Have You Made the Switch from Desktop to Laptop? What You Need to Know…

If you're one of the million who have given up bulky desktop computers altogether for the sleeker, lighter, more versatile laptop, there are a few things you should consider if you haven't already.

First, because they are portable and light, laptops aren't inherently as secure as desktop computers when it comes to theft.  And we're not just talking about coffee shops, airports, college campuses, and the passenger seats of cars (which is where most laptops tend to be stolen).  Even if you're in the practice of leaving your laptop on your desk when you go home for the evening, your risking theft should someone break into your office suite or if a door is left unlocked.  The first thing a thief would do is snatch up all the laptops.  They're valuable, they resell easily, and they're easy to remove undetected.

The answer to this problem is simple.  Attach a lockable laptop drawer to your desk.  We found high-quality models at Versa Tables for under $120.  Constructed of steel, these accessories bolt to the under side of almost any desk and allow for a laptop to be retracted under the desktop when not in use, and locked with a key.  The back of the drawer has an opening to allow the laptop to be plugged in and charging overnight.  While occupying your desk, simply pull the drawer out and use the laptop right there—it creates more space on your desk.

Second, back up your files.  Because laptops are mobile, they are at a higher risk of being dropped, kicked when your laptop case is sitting at your feet, or of having something spilled on them.  While the manufacturers of laptops are well aware of this, no piece of computerized machinery is indestructible.  Back up your files more often either by copying them onto a jump drive or by emailing them to yourself.

Third, be sure to have the necessary accessories at your fingertips.  We suggest an extra battery (kept charged), an approved extension cord, and outlet adapters if you plan to travel.  An additional USB cable is always good in case you need to plug into a printer and lightweight headphones will allow you to use your laptop anywhere (and still hear live streaming video or DVDs) while maintaining your privacy and without disturbing others.

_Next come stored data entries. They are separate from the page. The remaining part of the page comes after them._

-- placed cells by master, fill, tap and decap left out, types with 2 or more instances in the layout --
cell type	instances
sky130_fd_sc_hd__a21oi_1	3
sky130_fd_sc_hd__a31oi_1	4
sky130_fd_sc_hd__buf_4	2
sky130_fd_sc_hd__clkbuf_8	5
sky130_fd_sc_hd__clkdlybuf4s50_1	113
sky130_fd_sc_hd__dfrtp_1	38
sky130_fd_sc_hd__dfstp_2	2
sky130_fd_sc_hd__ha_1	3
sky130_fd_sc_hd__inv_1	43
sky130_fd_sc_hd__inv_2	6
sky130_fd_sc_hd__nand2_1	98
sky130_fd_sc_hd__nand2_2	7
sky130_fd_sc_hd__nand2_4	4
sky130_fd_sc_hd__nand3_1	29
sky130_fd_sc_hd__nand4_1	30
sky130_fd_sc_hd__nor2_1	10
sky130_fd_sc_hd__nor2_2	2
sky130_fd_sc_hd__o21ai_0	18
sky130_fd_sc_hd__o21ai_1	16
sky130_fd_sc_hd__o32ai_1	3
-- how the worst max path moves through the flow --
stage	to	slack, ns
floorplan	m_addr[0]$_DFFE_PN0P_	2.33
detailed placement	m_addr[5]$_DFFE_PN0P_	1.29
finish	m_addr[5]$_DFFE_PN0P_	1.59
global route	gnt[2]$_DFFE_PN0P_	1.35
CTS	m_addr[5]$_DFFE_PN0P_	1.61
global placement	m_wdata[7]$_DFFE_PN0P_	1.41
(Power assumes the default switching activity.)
[src/rtl/l4_demux8_ser2par.sv]
`default_nettype none
// ============================================================================
// Module      : l4_demux8_ser2par
// Description : 1:8 word demux; packs a word stream into eight slot registers
//               and holds the frame until the consumer acknowledges it.
// Revision    : 1.0 - initial release
// ============================================================================
module l4_demux8_ser2par #(
    parameter int NBITS = 8
) (
    input  logic             clk,
    input  logic             reset,
    input  logic             in_valid,
    output logic             in_ready,
    input  logic [NBITS-1:0] din,
    input  logic             in_last,
    output logic [NBITS-1:0] out0,
    output logic [NBITS-1:0] out1,
    output logic [NBITS-1:0] out2,
    output logic [NBITS-1:0] out3,
    output logic [NBITS-1:0] out4,
    output logic [NBITS-1:0] out5,
    output logic [NBITS-1:0] out6,
    output logic [NBITS-1:0] out7,
    output logic             out_valid,
    output logic [3:0]       out_cnt,
    input  logic             out_ack
);

    typedef enum logic [0:0] {
        ST_FILL = 1'b0,
        ST_FULL = 1'b1
    } state_t;

    localparam logic [2:0] c_LAST_IDX = 3'd7;

    state_t           r_state_q, w_state_d;
    logic [2:0]       r_idx_q,   w_idx_d;
    logic [3:0]       r_cnt_q,   w_cnt_d;
    logic [NBITS-1:0] r_slot_q [8];
    logic [NBITS-1:0] w_slot_d [8];
    logic             w_accept;

    assign w_accept = in_valid && (r_state_q == ST_FILL);

    always_comb begin
        w_state_d = r_state_q;
        w_idx_d   = r_idx_q;
        w_cnt_d   = r_cnt_q;
        for (int k = 0; k < 8; k++) begin
            w_slot_d[k] = r_slot_q[k];
        end

        case (r_state_q)
            ST_FILL: begin
                if (w_accept) begin
                    w_slot_d[r_idx_q] = din;
                    w_idx_d           = r_idx_q + 3'd1;
                    // Frame closes on the 8th word or on in_last, whichever first
                    if (r_idx_q == c_LAST_IDX || in_last) begin
                        w_state_d = ST_FULL;
                        w_cnt_d   = {1'b0, r_idx_q} + 4'd1;
                        w_idx_d   = 3'd0;
                    end
                end
            end
            ST_FULL: begin
                if (out_ack) begin
                    w_state_d = ST_FILL;
                    w_idx_d   = 3'd0;
                    w_cnt_d   = 4'd0;
                    for (int k = 0; k < 8; k++) begin
                        w_slot_d[k] = '0;
                    end
                end
            end
            default: begin
                w_state_d = ST_FILL;
            end
        endcase
    end

    always_ff @(posedge clk) begin
        if (reset) begin
            r_state_q <= ST_FILL;
            r_idx_q   <= 3'd0;
            r_cnt_q   <= 4'd0;
            for (int k = 0; k < 8; k++) begin
                r_slot_q[k] <= '0;
            end
        end else begin
            r_state_q <= w_state_d;
            r_idx_q   <= w_idx_d;
            r_cnt_q   <= w_cnt_d;
            for (int k = 0; k < 8; k++) begin
                r_slot_q[k] <= w_slot_d[k];
            end
        end
    end

    // Handshake outputs decode the state register only
    assign in_ready  = (r_state_q == ST_FILL);
    assign out_valid = (r_state_q == ST_FULL);
    assign out_cnt   = r_cnt_q;

    assign out0 = r_slot_q[0];
    assign out1 = r_slot_q[1];
    assign out2 = r_slot_q[2];
    assign out3 = r_slot_q[3];
    assign out4 = r_slot_q[4];
    assign out5 = r_slot_q[5];
    assign out6 = r_slot_q[6];
    assign out7 = r_slot_q[7];

endmodule
`default_nettype wire
**config.mk**
```make
export PLATFORM = sky130hd
export DESIGN_NAME = baud_rate_generator
export DESIGN_NICKNAME = d
export VERILOG_FILES = /design/src/rtl/baud_rate_generator_pkg.sv /design/src/rtl/baud_rate_generator.sv
export SDC_FILE = /design/constraint.sdc
export NUM_CORES = 1
export LEC_CHECK = 0
export ABC_AREA = 1
export CAP_MARGIN = 20
export CORE_MARGIN = 5
export CORE_UTILIZATION = 34
export DETAILED_ROUTE_END_ITERATION = 16
export PLACE_DENSITY = 0.53
export SLEW_MARGIN = 20
export SYNTH_ARGS = -nofsm -noshare
export SYNTH_HDL_FRONTEND = slang
export SYNTH_SLANG_ARGS = --single-unit
```
**constraint.sdc**
```tcl
create_clock -name clk -period 1.5 [get_ports clk]
set_clock_uncertainty 0.05 [all_clocks]
set_input_delay 0.3 -clock clk [delete_from_list [all_inputs] [get_ports clk]]
set_output_delay 0.3 -clock clk [all_outputs]
set_load 0.05 [all_outputs]
```
**src/rtl/baud_rate_generator_pkg.sv**
```systemverilog
// Shared UART package: default counter width and baud divisor constants.
// Divisors are stored as (divide ratio - 1), which is the form the
// baud_rate_generator expects on its baud_value input.
package baud_rate_generator_pkg;

    // Default width of the divisor input and of the tick counter
    localparam int DEFAULT_WIDTH = 16;

    // Reference system clock that the constant table below is built for
    localparam int unsigned CLK_HZ_50M = 32'd50_000_000;

    // Divisor constants for a 50 MHz system clock
    localparam logic [15:0] BAUD_9600   = 16'd5207;
    localparam logic [15:0] BAUD_38400  = 16'd1301;
    localparam logic [15:0] BAUD_57600  = 16'd867;
    localparam logic [15:0] BAUD_115200 = 16'd433;

    // Divisor for any other clock/baud pair: round(f_clk / baud) - 1.
    // Intended for elaboration-time constants when new clocks are added.
    function automatic int unsigned calc_baud_value(
        input int unsigned clk_hz,
        input int unsigned baud
    );
        int unsigned ratio;
        ratio = (clk_hz + (baud / 32'd2)) / baud;
        if (ratio == 32'd0) begin
            return 32'd0;
        end else begin
            return ratio - 32'd1;
        end
    endfunction

endpackage

```
**src/rtl/baud_rate_generator.sv**
```systemverilog
// Programmable baud tick generator. Divides clk by (baud_value + 1) and
// emits a one-cycle strobe on clk_out at every baud bit boundary. The
// divisor is sampled every cycle, so a new value takes effect from the
// current count position; the comparison uses >= so a divisor reduced
// below the running count wraps on the next edge instead of running
// the counter all the way round.
module baud_rate_generator
    import baud_rate_generator_pkg::*;
#(
    parameter int WIDTH = DEFAULT_WIDTH
) (
    input  logic             clk,
    input  logic             reset,
    input  logic [WIDTH-1:0] baud_value,
    output logic             clk_out
);

    logic [WIDTH-1:0] count_r;
    logic [WIDTH-1:0] count_nxt_s;
    logic             tick_r;
    logic             tick_nxt_s;

    // Next-state: wrap and strobe at the end of the period, else advance
    always_comb begin
        count_nxt_s = count_r;
        tick_nxt_s  = 1'b0;
        if (count_r >= baud_value) begin
            count_nxt_s = {WIDTH{1'b0}};
            tick_nxt_s  = 1'b1;
        end else begin
            count_nxt_s = count_r + {{(WIDTH-1){1'b0}}, 1'b1};
            tick_nxt_s  = 1'b0;
        end
    end

    // Counter and tick registers; reset clears both with no partial tick
    always_ff @(posedge clk) begin
        if (reset) begin
            count_r <= {WIDTH{1'b0}};
            tick_r  <= 1'b0;
        end else begin
            count_r <= count_nxt_s;
            tick_r  <= tick_nxt_s;
        end
    end

    assign clk_out = tick_r;

endmodule

```
==> impl_metrics.env <==
export IMPL_cts_hold_buffers_added=0
export IMPL_fin_util_pct=57.0
export IMPL_synth_top_area_share_pct=27.7
export IMPL_slowest_delay_ps=350
export IMPL_cts_tree="done"
export IMPL_p_sw_share_pct=26.7
export IMPL_hpwlAfterDp_mm=1.99
export IMPL_grt_overflow=0
export IMPL_endpoint_kind="register"
export IMPL_start_kind="register"
export IMPL_antenna_found_initial=0
export IMPL_ys_seq_elements=17
export IMPL_required_ps=1640
export IMPL_rr_worst_depth=7
export IMPL_globalplace_congestion=0.760
export IMPL_critPathArrivalTime_ps=1660
export IMPL_hold_depth=2
export IMPL_hold_path_class="register to register"
export IMPL_pre_cts_ws_ps=-622
export IMPL_path_buf_inv=1
export IMPL_power_total_uw=886
export IMPL_min_to="count_r[0]$_SDFF_PP0_"
export IMPL_grt_max_degree=10
export IMPL_synth_enable_flop_cells=0
export IMPL_die_h_um=70.1
export IMPL_p_seq_share_pct=52.2
export IMPL_p_int_uw=649
export IMPL_period_minus_slack_ps=1510
export IMPL_cts_sinks=17
export IMPL_final_hold_viol_count=0
export IMPL_clockPowerShare_pct=27.8
export IMPL_cts_htree_levels=1
export IMPL_nNetsFinal=252
export IMPL_crit_type="register to register"
export IMPL_cts_buffers=3
export IMPL_setup_viol=4
export IMPL_rr_startpoint="count_r[15]$_SDFF_PP0_"
export IMPL_synth_area_leaders="dfxtp_1 28%, ha_1 17%, inv_1 11%"
export IMPL_wl_met2_mm=1.42
export IMPL_ys_seq_area_share_pct=27.7
export IMPL_fillCellCount=316
export IMPL_die_w_um=70.1
export IMPL_vias_per_cell=4.37
export IMPL_ys_flop_type="dfxtp_1"
export IMPL_p_sw_uw=237
export IMPL_worstHoldStart="count_r[0]$_SDFF_PP0_"
export IMPL_diodes=0
export IMPL_syn_num_nets=207
export IMPL_reg2reg_slack_ps=-10
export IMPL_vias=1144
export IMPL_syn_avg_cell_area_um2=7.15
export IMPL_drt_met1_wl_mm=1.22
export IMPL_cts_path_max_buffers=2
export IMPL_cp_top_family="simple AND/OR/NAND/NOR gates"
export IMPL_avgRoutedWirePerCell_um=10.6
export IMPL_synthToLayoutAreaGrowth_pct=58.2
export IMPL_crit_fanout=8
export IMPL_top_layer="met4"
export IMPL_worstPathCellList="ha_4, nand4_1, buf_4, a21oi_4, nor2_4, nand3_4, nor2_2"
export IMPL_leakage_nw=0.847
export IMPL_io_pins=19
export IMPL_grt_pass1_wl_mm=4.96
export IMPL_slew_viol_final=0
export IMPL_core_area_um2=3420
export IMPL_ant_nets=0
export IMPL_io_buffers=18
export IMPL_clk_pin_slew_ps=100
export IMPL_post_synth_top_area_cell="dfxtp_1"
export IMPL_tightest_slew_ps=220
export IMPL_detail_route_first_pass_iterations=4
export IMPL_rsz0062_at_grt="true"
export IMPL_drc_errors=0
export IMPL_fin_crit_sh_pct=101
export IMPL_yosys_warnings=0
export IMPL_synthCells=172
export IMPL_timing_fmax_mhz=661
export IMPL_core_rowCount=21
export IMPL_track_usage_pct=12.2
export IMPL_share_comb_of_total_power_pct=20.0
export IMPL_grt_pass1_vias=1196
export IMPL_relSlewSlack_pct=85.3
export IMPL_insertion_delay_ps=290
export IMPL_violations="negative setup slack"
export IMPL_outcome="finished with violations"
export IMPL_synthTopCellsByCount="36 x inv_1, 36 x nand2_1, 18 x nor2_1"
export IMPL_power_density_nw_per_um2=455
export IMPL_drt_iter0_drc=47
export IMPL_slowest_stage="dfxtp_2"
export IMPL_syn_cell_area_um2=1230
export IMPL_worst_slack_ps=-12.3
export IMPL_drive_above_1_share_pct=47.7
export IMPL_start_util_pct=36.0
export IMPL_vdd_drop_max_mv=0.354
export IMPL_drv_cap=0
export IMPL_routed_wl_mm=2.79
export IMPL_cts_root_buf="clkbuf_4"
export IMPL_ys_async_sr_fraction_pct=0
export IMPL_r2r_end="count_r[6]$_SDFF_PP0_"
export IMPL_synth_distinct_cells=19
export IMPL_die_area_um2=4920
export IMPL_wl_met3_um=67
## cell usage in the layout (no fill, tap or decap)
cell,Yosys,routed
a21oi_1,7,2
a21oi_2,0,3
a21oi_4,0,2
buf_12,0,1
buf_4,0,22
clkbuf_1,0,1
clkbuf_4,0,3
clkdlybuf4s50_1,0,2
dfxtp_1,17,7
dfxtp_2,0,8
dfxtp_4,0,2
dlygate4sd2_1,0,15
ha_1,17,2
ha_2,0,1
ha_4,0,14
inv_1,36,23
inv_2,0,13
nand2_1,36,28
nand2_2,1,8
nand2_4,0,1
nand3_1,5,3
nand3_2,1,3
nand3_4,1,2
nand3b_1,1,1
nand4_1,3,3
nor2_1,18,12
nor2_2,13,17
nor2_4,1,3
o21ai_1,1,2
xnor2_1,6,6
xor2_1,6,6
## worst max path at each step
stage                                      start                     end  slack, ps  cells past startpoint
after floorplan            count_r[0]$_SDFF_PP0_   count_r[9]$_SDFF_PP0_          4                     10
final                     count_r[15]$_SDFF_PP0_   count_r[6]$_SDFF_PP0_        -10                      7
after global routing      count_r[13]$_SDFF_PP0_   count_r[7]$_SDFF_PP0_       -100                      7
after detailed placement           baud_value[7]  count_r[11]$_SDFF_PP0_       -620                     12
after CTS                  count_r[7]$_SDFF_PP0_   count_r[3]$_SDFF_PP0_        -50                     10
after global placement             baud_value[7]  count_r[15]$_SDFF_PP0_       -580                     12
## power by group through the flow
stage                     clock network [mW]  registers [mW]  logic [mW]
after floorplan                            0           0.476      0.0726
after global placement                     0           0.473       0.139
after detailed placement                   0           0.473       0.146
after CTS                              0.255           0.467       0.168
after global routing                   0.268           0.464       0.199
final                                  0.246           0.463       0.177
## final cells by class
type,instances,area [um^2],area share (%)
inverters,36,135,6.95
well taps,46,57.6,2.96
flip-flops and latches,17,358,18.4
repair buffers,40,337,17.3
clock buffers,4,26.3,1.35
multi-input cells,119,1030,53.1
## routing by layer
layer / vias to the layer above / GRT usage [%]
met5: - / 0
met4: 0 / 3.19
met3: 8 / 3.30
met2: 13 / 22.2
met1: 513 / 13.8
li1: 610 / -
## cells by family after synthesis
family,Yosys count,share of synthesized area (%)
AND/OR/NAND/NOR,80,30.9
XOR/XNOR,12,8.55
AO/OA/AOI/OAI,9,3.66
buffers and inverters,37,11.9
flip-flops,17,27.7
adder cells (fa/ha/maj),17,17.3
## registers in the layout (all words and copies together), names as in the netlist
signal,flops
count_r,16
clk_out,1
## metrics by stage
step | TNS (ps) | hold slack (ps) | std cells | area, um^2
CTS | -280 | 495 | 260 | 1860
floorplan | 0 | 319 | 172 | 1230
global route | -1400 | 502 | 262 | 1950
finish | -37.3 | 488 | 262 | 1950
global placement | -9260 | 486 | 251 | 1590
detailed placement | -9870 | 491 | 251 | 1590
## what timing repair did
action                     4_1_cts  5_1_grt
pin swaps                       32       20
setup endpoints to repair       17       17
gates resized for setup         61       22
buffers inserted                 4        2
gates cloned                     1        0
## tightest hold or removal path, stage by stage, from the launching register on
cell,delay (ps)
dfxtp_2,340
buf_4,130
nor2_4,40
No activity file was read; power rests on OpenSTA's default activity.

The last thing you need to know is that ergonomically, laptops aren't as well-designed as your desktop computer probably was.  With desktops, most people now use keyboard trays that adjust to the comfortable tilt and height for the user and therefore, minimize the risk of Carpal Tunnel Syndrome and other conditions caused by repetitive motion.  Unfortunately, laptops pretty much just rest on your lap and if put on a desk, do not sit at the correct ergonomic height.  Experts predict that with the increased use of laptops, there will be an increase in repetitive motion symptoms and potentially disabling conditions like CTS.  A way to combat this is to use a laptop desk when working at home or the office.  Laptop desks, often referred to as 'Laptop Carts' because of their mobility, are available on the market.  Simply, they are height-adjustable carts designed to hold a laptop and allow the user to sit or stand while using them.  They don't provide the same ergonomic efficiency as a keyboard at a traditional desk, but they're better than flopping down on a sofa and sitting the laptop on your lap or having to reach up to type on the laptop keyboard at a regular desk.